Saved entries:
────────

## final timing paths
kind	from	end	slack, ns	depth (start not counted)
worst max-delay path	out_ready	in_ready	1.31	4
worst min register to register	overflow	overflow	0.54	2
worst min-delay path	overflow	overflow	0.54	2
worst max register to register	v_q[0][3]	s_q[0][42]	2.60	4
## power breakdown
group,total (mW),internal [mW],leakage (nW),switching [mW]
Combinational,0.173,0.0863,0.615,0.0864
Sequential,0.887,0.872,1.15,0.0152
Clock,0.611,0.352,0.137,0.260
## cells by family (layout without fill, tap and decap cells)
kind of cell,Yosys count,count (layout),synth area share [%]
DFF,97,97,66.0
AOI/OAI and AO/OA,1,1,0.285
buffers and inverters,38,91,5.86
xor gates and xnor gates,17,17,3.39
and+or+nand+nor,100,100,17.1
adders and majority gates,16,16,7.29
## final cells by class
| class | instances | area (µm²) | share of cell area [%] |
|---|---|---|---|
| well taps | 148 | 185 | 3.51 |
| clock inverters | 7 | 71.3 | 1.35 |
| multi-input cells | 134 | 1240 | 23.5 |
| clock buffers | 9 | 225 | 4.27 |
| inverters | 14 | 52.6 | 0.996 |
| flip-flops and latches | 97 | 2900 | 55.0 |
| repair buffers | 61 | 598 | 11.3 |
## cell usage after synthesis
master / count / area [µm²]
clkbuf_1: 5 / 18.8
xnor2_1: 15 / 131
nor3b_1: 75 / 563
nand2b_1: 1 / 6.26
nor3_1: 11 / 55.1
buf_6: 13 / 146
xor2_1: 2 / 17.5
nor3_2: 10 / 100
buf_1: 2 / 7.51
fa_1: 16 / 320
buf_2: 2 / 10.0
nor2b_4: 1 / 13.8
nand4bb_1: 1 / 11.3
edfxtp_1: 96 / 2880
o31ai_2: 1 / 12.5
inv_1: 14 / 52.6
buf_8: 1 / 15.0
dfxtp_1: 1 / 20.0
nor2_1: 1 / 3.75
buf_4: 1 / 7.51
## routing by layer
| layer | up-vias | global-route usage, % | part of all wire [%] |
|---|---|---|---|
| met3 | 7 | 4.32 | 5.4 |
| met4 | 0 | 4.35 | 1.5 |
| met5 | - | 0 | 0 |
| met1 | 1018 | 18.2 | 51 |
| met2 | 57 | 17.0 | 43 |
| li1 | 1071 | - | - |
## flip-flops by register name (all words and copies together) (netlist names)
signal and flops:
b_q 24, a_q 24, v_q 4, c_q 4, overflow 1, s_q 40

────────

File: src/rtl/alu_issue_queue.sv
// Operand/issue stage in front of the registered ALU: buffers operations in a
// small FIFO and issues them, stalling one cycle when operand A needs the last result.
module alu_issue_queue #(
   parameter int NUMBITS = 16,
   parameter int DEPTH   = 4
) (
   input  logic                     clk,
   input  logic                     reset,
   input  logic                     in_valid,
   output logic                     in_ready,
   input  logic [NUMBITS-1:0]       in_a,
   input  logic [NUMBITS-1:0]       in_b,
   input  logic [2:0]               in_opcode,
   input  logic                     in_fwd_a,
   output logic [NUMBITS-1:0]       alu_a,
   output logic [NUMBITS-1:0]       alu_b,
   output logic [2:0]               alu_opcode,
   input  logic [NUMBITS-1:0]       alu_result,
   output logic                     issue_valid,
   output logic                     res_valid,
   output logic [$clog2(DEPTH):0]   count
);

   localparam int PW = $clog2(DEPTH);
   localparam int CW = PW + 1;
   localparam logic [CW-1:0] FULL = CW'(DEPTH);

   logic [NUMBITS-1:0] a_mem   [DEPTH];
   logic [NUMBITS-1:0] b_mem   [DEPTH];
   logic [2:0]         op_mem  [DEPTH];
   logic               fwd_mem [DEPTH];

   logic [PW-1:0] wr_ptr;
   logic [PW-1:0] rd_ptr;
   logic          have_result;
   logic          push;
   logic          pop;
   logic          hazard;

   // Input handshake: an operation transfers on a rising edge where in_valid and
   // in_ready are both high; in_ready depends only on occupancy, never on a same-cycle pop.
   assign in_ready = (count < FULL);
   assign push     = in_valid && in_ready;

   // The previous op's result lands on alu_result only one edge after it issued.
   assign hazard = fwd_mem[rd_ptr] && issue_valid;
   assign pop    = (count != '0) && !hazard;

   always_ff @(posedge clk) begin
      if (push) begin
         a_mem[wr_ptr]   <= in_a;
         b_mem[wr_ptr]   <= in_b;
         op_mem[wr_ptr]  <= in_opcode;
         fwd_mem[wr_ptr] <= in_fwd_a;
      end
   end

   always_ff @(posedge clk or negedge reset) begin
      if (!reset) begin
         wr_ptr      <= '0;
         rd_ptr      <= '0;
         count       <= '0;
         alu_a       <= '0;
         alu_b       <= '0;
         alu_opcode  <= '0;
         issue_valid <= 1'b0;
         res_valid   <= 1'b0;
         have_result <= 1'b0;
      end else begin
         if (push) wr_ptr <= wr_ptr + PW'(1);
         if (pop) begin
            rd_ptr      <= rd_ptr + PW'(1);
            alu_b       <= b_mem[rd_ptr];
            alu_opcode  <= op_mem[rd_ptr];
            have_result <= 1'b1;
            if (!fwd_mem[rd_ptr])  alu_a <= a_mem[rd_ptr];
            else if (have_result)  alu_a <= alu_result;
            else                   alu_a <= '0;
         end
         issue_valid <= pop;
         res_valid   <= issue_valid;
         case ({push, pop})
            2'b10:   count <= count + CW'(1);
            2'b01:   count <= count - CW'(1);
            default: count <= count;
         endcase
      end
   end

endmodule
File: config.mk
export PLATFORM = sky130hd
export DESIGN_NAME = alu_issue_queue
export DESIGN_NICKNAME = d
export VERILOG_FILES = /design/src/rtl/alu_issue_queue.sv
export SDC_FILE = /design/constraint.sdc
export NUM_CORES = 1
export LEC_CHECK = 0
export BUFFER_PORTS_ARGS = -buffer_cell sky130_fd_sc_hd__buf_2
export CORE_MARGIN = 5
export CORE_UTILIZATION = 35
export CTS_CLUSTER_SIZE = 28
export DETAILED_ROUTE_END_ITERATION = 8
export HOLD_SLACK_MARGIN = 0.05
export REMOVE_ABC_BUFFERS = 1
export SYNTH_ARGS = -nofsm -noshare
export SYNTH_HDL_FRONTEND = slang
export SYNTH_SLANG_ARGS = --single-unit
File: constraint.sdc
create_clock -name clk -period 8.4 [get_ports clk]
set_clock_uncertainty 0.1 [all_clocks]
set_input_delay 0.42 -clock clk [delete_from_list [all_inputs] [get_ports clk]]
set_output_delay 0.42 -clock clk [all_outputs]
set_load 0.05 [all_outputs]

────────

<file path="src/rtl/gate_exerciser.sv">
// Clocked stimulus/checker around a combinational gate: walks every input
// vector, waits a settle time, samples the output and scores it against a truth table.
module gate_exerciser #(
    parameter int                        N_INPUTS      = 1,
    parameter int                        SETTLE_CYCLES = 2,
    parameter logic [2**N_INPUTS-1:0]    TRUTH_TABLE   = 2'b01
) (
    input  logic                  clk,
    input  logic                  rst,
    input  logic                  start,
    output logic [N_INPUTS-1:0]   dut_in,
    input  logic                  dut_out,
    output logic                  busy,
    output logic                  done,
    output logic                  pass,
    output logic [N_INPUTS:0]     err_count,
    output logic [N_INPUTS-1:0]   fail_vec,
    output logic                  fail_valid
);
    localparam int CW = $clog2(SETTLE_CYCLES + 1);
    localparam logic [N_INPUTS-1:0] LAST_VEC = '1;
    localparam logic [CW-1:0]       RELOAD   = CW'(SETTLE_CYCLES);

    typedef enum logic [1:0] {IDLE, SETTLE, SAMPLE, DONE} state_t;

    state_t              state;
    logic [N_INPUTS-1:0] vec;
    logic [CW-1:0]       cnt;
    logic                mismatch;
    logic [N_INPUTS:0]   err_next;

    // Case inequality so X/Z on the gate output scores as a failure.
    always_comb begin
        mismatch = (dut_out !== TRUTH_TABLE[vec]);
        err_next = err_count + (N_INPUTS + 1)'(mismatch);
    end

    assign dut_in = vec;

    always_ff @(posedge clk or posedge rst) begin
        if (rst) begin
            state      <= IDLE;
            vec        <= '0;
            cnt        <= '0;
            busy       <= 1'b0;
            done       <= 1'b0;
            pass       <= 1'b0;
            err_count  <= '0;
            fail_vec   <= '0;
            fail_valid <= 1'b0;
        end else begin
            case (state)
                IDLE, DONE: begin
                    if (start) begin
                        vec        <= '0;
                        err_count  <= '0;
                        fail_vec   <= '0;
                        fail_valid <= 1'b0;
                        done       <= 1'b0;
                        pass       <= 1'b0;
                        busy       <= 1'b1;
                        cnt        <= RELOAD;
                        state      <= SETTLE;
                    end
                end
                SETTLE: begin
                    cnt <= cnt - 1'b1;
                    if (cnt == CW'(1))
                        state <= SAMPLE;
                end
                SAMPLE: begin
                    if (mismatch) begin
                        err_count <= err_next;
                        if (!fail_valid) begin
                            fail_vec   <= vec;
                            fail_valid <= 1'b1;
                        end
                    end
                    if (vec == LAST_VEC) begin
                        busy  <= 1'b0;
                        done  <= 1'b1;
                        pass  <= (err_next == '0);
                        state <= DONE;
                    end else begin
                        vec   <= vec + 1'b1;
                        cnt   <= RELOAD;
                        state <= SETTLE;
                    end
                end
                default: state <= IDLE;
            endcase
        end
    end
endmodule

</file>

────────

**Your assignment:** Among the entries above, the line containing "cell area [%] |", the line containing "xor2_1: 2 / 17.5", and all lines between them are to be restated word for word; nothing else belongs in the reply.

**Output for this task:**
| class | instances | area (µm²) | share of cell area [%] |
|---|---|---|---|
| well taps | 148 | 185 | 3.51 |
| clock inverters | 7 | 71.3 | 1.35 |
| multi-input cells | 134 | 1240 | 23.5 |
| clock buffers | 9 | 225 | 4.27 |
| inverters | 14 | 52.6 | 0.996 |
| flip-flops and latches | 97 | 2900 | 55.0 |
| repair buffers | 61 | 598 | 11.3 |
## cell usage after synthesis
master / count / area [µm²]
clkbuf_1: 5 / 18.8
xnor2_1: 15 / 131
nor3b_1: 75 / 563
nand2b_1: 1 / 6.26
nor3_1: 11 / 55.1
buf_6: 13 / 146
xor2_1: 2 / 17.5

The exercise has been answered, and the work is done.